::: Records provided :::
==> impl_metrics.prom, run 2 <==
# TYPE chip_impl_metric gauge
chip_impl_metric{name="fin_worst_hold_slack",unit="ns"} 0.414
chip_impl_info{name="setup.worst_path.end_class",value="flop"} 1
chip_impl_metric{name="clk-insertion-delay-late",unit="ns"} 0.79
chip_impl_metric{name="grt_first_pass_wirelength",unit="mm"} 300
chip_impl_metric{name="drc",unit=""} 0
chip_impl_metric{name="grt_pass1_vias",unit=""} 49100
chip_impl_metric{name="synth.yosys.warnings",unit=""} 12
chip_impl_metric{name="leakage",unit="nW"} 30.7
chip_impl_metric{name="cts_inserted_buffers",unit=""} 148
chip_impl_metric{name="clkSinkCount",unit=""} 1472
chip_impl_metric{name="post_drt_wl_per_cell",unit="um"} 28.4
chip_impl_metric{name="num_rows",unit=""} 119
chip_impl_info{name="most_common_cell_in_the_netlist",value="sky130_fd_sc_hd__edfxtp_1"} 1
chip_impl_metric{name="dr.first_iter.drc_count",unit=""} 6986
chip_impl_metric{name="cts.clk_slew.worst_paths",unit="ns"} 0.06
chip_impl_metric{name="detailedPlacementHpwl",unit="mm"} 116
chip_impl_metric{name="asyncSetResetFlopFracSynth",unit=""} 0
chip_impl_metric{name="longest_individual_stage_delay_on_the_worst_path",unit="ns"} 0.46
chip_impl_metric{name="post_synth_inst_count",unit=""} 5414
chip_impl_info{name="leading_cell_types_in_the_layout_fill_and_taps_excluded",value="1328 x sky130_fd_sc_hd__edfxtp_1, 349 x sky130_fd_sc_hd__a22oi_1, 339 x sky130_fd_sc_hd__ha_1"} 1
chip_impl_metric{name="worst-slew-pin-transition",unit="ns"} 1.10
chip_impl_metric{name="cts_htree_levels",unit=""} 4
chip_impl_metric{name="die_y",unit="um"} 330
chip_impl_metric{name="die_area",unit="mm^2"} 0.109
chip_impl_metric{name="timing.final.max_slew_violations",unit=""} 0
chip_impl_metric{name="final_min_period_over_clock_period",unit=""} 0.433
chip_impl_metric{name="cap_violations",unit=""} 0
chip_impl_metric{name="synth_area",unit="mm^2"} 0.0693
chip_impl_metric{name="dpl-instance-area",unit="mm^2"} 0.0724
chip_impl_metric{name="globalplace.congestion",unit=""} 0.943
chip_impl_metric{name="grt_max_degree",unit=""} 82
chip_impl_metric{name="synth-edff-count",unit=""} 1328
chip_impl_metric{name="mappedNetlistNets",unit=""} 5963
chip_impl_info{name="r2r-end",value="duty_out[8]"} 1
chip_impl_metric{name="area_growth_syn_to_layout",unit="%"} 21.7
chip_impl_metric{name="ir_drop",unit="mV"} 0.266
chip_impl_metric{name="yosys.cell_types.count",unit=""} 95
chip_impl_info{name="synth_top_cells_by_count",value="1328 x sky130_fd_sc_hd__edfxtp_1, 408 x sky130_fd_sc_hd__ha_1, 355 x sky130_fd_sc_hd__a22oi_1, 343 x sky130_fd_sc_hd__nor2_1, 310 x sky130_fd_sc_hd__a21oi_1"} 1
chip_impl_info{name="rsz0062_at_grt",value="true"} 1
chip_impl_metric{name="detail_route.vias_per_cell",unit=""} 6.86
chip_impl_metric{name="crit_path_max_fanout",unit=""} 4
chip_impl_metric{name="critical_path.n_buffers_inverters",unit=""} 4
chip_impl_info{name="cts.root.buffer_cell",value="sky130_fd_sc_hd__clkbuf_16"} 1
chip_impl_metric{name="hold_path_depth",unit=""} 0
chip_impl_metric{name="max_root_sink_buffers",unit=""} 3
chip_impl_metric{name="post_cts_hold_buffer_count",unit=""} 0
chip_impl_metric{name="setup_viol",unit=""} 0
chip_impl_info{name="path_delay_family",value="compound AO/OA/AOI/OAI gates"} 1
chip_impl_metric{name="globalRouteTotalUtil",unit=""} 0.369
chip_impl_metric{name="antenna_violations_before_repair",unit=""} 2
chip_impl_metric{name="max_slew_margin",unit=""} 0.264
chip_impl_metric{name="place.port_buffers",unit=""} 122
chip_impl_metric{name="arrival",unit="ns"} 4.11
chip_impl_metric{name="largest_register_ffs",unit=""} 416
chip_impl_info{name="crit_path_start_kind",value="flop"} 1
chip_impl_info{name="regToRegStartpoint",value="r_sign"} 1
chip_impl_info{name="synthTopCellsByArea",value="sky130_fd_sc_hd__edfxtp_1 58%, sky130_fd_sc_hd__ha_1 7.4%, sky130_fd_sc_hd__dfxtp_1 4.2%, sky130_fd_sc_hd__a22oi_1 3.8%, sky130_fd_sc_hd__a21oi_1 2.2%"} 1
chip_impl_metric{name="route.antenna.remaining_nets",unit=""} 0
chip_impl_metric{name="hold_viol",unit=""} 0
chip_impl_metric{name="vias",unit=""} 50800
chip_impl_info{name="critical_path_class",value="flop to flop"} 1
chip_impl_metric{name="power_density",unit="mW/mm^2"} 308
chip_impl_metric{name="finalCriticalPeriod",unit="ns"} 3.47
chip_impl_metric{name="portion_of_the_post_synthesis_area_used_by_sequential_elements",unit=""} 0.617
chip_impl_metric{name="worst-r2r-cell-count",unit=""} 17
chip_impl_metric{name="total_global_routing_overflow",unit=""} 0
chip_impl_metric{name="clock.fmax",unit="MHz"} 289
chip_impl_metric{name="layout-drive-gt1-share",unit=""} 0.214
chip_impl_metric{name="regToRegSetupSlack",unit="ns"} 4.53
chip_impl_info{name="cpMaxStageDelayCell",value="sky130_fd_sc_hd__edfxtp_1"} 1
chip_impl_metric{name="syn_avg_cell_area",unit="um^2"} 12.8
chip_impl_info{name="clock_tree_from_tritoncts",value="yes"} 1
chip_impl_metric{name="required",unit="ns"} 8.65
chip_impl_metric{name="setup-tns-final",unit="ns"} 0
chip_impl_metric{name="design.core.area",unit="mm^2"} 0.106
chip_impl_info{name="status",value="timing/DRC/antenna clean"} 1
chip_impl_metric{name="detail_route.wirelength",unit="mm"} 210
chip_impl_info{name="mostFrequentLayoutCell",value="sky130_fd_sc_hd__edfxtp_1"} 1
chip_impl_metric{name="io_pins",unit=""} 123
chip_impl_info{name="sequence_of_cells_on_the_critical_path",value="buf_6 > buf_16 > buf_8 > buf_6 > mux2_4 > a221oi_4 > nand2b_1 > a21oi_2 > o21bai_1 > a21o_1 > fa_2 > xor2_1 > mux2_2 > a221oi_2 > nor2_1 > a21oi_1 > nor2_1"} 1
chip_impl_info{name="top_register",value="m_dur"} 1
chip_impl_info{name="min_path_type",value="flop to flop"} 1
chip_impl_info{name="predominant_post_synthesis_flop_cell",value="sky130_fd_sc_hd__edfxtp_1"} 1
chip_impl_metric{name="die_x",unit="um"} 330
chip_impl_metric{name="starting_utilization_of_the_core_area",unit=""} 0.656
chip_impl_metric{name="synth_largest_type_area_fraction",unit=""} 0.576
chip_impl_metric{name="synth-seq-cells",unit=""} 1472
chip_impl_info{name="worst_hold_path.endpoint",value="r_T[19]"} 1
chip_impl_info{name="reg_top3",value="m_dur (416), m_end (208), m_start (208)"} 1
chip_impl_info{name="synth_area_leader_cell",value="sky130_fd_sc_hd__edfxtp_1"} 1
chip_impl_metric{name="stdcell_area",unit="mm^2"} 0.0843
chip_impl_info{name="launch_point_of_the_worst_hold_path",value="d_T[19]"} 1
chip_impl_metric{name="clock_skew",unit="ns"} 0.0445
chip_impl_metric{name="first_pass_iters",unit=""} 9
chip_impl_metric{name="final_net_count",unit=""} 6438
:::
What you should do: Only a number is expected here: how many lines of the records above contain "timing".

Written response: 2